## About this task:
Please output exactly the lines of the material from the first through the line containing "14700 | 3810 |", and nothing more.

## Exercise data:
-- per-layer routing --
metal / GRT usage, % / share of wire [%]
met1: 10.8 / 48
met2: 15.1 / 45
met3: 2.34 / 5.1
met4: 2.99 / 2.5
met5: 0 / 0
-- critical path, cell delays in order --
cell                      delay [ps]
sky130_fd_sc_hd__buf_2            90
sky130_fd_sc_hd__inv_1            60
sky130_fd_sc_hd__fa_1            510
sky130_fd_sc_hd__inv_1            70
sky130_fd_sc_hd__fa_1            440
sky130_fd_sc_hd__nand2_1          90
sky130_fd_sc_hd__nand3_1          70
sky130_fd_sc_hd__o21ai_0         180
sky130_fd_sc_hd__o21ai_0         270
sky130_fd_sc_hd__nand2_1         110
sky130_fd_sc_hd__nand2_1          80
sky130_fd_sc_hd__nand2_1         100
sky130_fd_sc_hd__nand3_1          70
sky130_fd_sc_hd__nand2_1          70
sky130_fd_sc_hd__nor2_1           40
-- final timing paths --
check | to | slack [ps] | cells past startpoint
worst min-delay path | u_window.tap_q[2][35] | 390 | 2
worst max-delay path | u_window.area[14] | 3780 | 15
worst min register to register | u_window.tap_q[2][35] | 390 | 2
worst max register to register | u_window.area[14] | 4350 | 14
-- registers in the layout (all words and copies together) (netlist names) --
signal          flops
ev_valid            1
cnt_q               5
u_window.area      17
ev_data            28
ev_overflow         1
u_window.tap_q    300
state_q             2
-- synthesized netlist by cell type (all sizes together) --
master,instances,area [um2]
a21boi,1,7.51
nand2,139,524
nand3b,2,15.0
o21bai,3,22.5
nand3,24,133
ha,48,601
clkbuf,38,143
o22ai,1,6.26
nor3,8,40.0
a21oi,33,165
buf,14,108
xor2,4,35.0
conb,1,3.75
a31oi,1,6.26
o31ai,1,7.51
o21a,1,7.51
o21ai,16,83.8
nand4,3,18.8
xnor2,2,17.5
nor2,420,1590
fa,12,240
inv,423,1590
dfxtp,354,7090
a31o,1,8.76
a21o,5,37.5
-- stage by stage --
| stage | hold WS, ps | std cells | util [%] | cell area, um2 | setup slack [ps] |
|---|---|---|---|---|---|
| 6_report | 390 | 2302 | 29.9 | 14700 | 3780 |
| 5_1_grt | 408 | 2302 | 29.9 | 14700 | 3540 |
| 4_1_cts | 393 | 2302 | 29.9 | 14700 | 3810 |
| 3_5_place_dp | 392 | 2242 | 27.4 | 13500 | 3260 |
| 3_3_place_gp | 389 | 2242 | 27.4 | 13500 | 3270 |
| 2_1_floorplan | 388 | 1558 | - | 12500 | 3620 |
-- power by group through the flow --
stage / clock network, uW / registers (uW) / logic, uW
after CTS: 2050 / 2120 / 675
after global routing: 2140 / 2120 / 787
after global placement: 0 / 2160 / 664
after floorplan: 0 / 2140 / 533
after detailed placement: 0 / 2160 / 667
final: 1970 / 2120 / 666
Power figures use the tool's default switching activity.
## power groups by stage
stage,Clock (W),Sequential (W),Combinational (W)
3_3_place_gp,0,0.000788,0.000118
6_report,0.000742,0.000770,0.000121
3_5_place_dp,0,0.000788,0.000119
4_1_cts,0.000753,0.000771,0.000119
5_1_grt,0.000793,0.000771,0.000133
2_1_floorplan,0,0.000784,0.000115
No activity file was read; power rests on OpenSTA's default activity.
--- src/rtl/ring_trk_pkg.sv ---
package ring_trk_pkg;
    localparam int OFS_W = 16;
    localparam int PTR_W = OFS_W + 1;

    typedef enum logic {
        ST_RUN   = 1'b0,
        ST_FAULT = 1'b1
    } trk_state_e;
endpackage

--- src/rtl/ring_ptr_step.sv ---
module ring_ptr_step #(
    parameter int OFS_W = 16,
    localparam int PTR_W = OFS_W + 1
) (
    input  logic [PTR_W-1:0] cur_ptr,
    input  logic [PTR_W-1:0] step_bytes,
    input  logic [PTR_W-1:0] ring_len,
    output logic [PTR_W-1:0] nxt_ptr
);
    logic [PTR_W:0]   sum;
    logic [OFS_W-1:0] mask;
    logic             crosses;

    always_comb begin
        sum     = {2'b00, cur_ptr[OFS_W-1:0]} + {1'b0, step_bytes};
        mask    = ring_len[OFS_W-1:0] - 1'b1;
        crosses = sum >= {1'b0, ring_len};
        if (crosses) begin
            nxt_ptr = {~cur_ptr[OFS_W], sum[OFS_W-1:0] & mask};
        end else begin
            nxt_ptr = {cur_ptr[OFS_W], sum[OFS_W-1:0]};
        end
    end
endmodule

--- src/rtl/ring_occupancy.sv ---
module ring_occupancy #(
    parameter int OFS_W = 16,
    localparam int PTR_W = OFS_W + 1
) (
    input  logic [PTR_W-1:0] wr_ptr,
    input  logic [PTR_W-1:0] rd_ptr,
    input  logic [PTR_W-1:0] ring_len,
    output logic [PTR_W-1:0] fill,
    output logic [PTR_W-1:0] space
);
    logic [PTR_W:0] wr_ext;
    logic [PTR_W:0] rd_ext;
    logic [PTR_W:0] diff;

    always_comb begin
        wr_ext = {2'b00, wr_ptr[OFS_W-1:0]};
        rd_ext = {2'b00, rd_ptr[OFS_W-1:0]};
        if (wr_ptr[OFS_W] != rd_ptr[OFS_W]) begin
            diff = wr_ext + {1'b0, ring_len} - rd_ext;
        end else begin
            diff = wr_ext - rd_ext;
        end
        fill  = diff[PTR_W-1:0];
        space = ring_len - diff[PTR_W-1:0];
    end
endmodule

--- src/rtl/ring_ptr_tracker.sv ---
module ring_ptr_tracker
    import ring_trk_pkg::*;
#(
    parameter int OFFSET_BITS = OFS_W,
    localparam int PW = OFFSET_BITS + 1
) (
    input  logic          clk,
    input  logic          rst_n,
    input  logic          rx_mode,
    input  logic [PW-1:0] ring_len,
    input  logic [PW-1:0] thr_value,
    input  logic          thr_auto,
    input  logic          irq_en,
    input  logic          sw_load,
    input  logic [PW-1:0] sw_ptr,
    input  logic          hw_step,
    input  logic [PW-1:0] hw_bytes,
    output logic [PW-1:0] wr_ptr,
    output logic [PW-1:0] rd_ptr,
    output logic [PW-1:0] valid_size,
    output logic [PW-1:0] left_size,
    output logic          irq,
    output logic          ovf_err
);
    trk_state_e    state_q, state_d;
    logic [PW-1:0] wr_q, rd_q, wr_d, rd_d;
    logic [PW-1:0] hw_cur, hw_nxt, hw_limit, thr_eff;
    logic          step_ok, step_bad;

    assign hw_cur = rx_mode ? wr_q : rd_q;

    ring_ptr_step #(.OFS_W(OFFSET_BITS)) u_step (
        .cur_ptr   (hw_cur),
        .step_bytes(hw_bytes),
        .ring_len  (ring_len),
        .nxt_ptr   (hw_nxt)
    );

    ring_occupancy #(.OFS_W(OFFSET_BITS)) u_occ (
        .wr_ptr  (wr_q),
        .rd_ptr  (rd_q),
        .ring_len(ring_len),
        .fill    (valid_size),
        .space   (left_size)
    );

    always_comb begin
        hw_limit = rx_mode ? left_size : valid_size;
        step_ok  = hw_step && (hw_bytes <= hw_limit);
        step_bad = hw_step && (hw_bytes > hw_limit);
    end

    // pointer update: software side loads, hardware side advances
    always_comb begin
        wr_d = wr_q;
        rd_d = rd_q;
        if (rx_mode) begin
            if (sw_load) rd_d = sw_ptr;
            if (step_ok) wr_d = hw_nxt;
        end else begin
            if (sw_load) wr_d = sw_ptr;
            if (step_ok) rd_d = hw_nxt;
        end
    end

    // controller next state
    always_comb begin
        state_d = state_q;
        unique case (state_q)
            ST_RUN:   if (step_bad) state_d = ST_FAULT;  // ovf_detect
            ST_FAULT: state_d = ST_FAULT;                // hold_fault
            default:  state_d = ST_RUN;
        endcase
    end

    // state register
    always_ff @(posedge clk) begin
        if (!rst_n) begin
            state_q <= ST_RUN;
            wr_q    <= '0;
            rd_q    <= '0;
        end else begin
            state_q <= state_d;
            wr_q    <= wr_d;
            rd_q    <= rd_d;
        end
    end

    // outputs
    always_comb begin
        if (thr_auto) begin
            thr_eff = rx_mode ? (ring_len - (ring_len >> 2))
                              : (ring_len - (ring_len >> 3));
        end else begin
            thr_eff = thr_value;
        end
        wr_ptr  = wr_q;
        rd_ptr  = rd_q;
        ovf_err = (state_q == ST_FAULT);
        irq     = irq_en && (rx_mode ? (valid_size >= thr_eff)
                                     : (left_size >= thr_eff));
    end

    // accepted receive advance grows the fill by the byte count
    assert_rx_adv_R3: assert property (@(posedge clk) disable iff (!rst_n)
        (rx_mode && hw_step && hw_bytes <= left_size && !sw_load)
        |=> (!$stable(ring_len) || valid_size == $past(valid_size) + $past(hw_bytes)));

    // accepted transmit advance shrinks the fill by the byte count
    assert_tx_adv_R3: assert property (@(posedge clk) disable iff (!rst_n)
        (!rx_mode && hw_step && hw_bytes <= valid_size && !sw_load)
        |=> (!$stable(ring_len) || valid_size == $past(valid_size) - $past(hw_bytes)));

    // refused advance raises the error flag
    assert_ovf_flag_R6: assert property (@(posedge clk) disable iff (!rst_n)
        (hw_step && hw_bytes > (rx_mode ? left_size : valid_size)) |=> ovf_err);

    // refused advance without a load leaves both pointers alone
    assert_ovf_hold_R6: assert property (@(posedge clk) disable iff (!rst_n)
        (hw_step && hw_bytes > (rx_mode ? left_size : valid_size) && !sw_load)
        |=> ($stable(wr_ptr) && $stable(rd_ptr)));

    // error flag is sticky
    assert_ovf_sticky_R6: assert property (@(posedge clk) disable iff (!rst_n)
        ovf_err |=> ovf_err);

    // no interrupt while disabled
    assert_irq_gate_R7: assert property (@(posedge clk) disable iff (!rst_n)
        irq |-> irq_en);
endmodule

## Written solution:
-- per-layer routing --
metal / GRT usage, % / share of wire [%]
met1: 10.8 / 48
met2: 15.1 / 45
met3: 2.34 / 5.1
met4: 2.99 / 2.5
met5: 0 / 0
-- critical path, cell delays in order --
cell                      delay [ps]
sky130_fd_sc_hd__buf_2            90
sky130_fd_sc_hd__inv_1            60
sky130_fd_sc_hd__fa_1            510
sky130_fd_sc_hd__inv_1            70
sky130_fd_sc_hd__fa_1            440
sky130_fd_sc_hd__nand2_1          90
sky130_fd_sc_hd__nand3_1          70
sky130_fd_sc_hd__o21ai_0         180
sky130_fd_sc_hd__o21ai_0         270
sky130_fd_sc_hd__nand2_1         110
sky130_fd_sc_hd__nand2_1          80
sky130_fd_sc_hd__nand2_1         100
sky130_fd_sc_hd__nand3_1          70
sky130_fd_sc_hd__nand2_1          70
sky130_fd_sc_hd__nor2_1           40
-- final timing paths --
check | to | slack [ps] | cells past startpoint
worst min-delay path | u_window.tap_q[2][35] | 390 | 2
worst max-delay path | u_window.area[14] | 3780 | 15
worst min register to register | u_window.tap_q[2][35] | 390 | 2
worst max register to register | u_window.area[14] | 4350 | 14
-- registers in the layout (all words and copies together) (netlist names) --
signal          flops
ev_valid            1
cnt_q               5
u_window.area      17
ev_data            28
ev_overflow         1
u_window.tap_q    300
state_q             2
-- synthesized netlist by cell type (all sizes together) --
master,instances,area [um2]
a21boi,1,7.51
nand2,139,524
nand3b,2,15.0
o21bai,3,22.5
nand3,24,133
ha,48,601
clkbuf,38,143
o22ai,1,6.26
nor3,8,40.0
a21oi,33,165
buf,14,108
xor2,4,35.0
conb,1,3.75
a31oi,1,6.26
o31ai,1,7.51
o21a,1,7.51
o21ai,16,83.8
nand4,3,18.8
xnor2,2,17.5
nor2,420,1590
fa,12,240
inv,423,1590
dfxtp,354,7090
a31o,1,8.76
a21o,5,37.5
-- stage by stage --
| stage | hold WS, ps | std cells | util [%] | cell area, um2 | setup slack [ps] |
|---|---|---|---|---|---|
| 6_report | 390 | 2302 | 29.9 | 14700 | 3780 |
| 5_1_grt | 408 | 2302 | 29.9 | 14700 | 3540 |
| 4_1_cts | 393 | 2302 | 29.9 | 14700 | 3810 |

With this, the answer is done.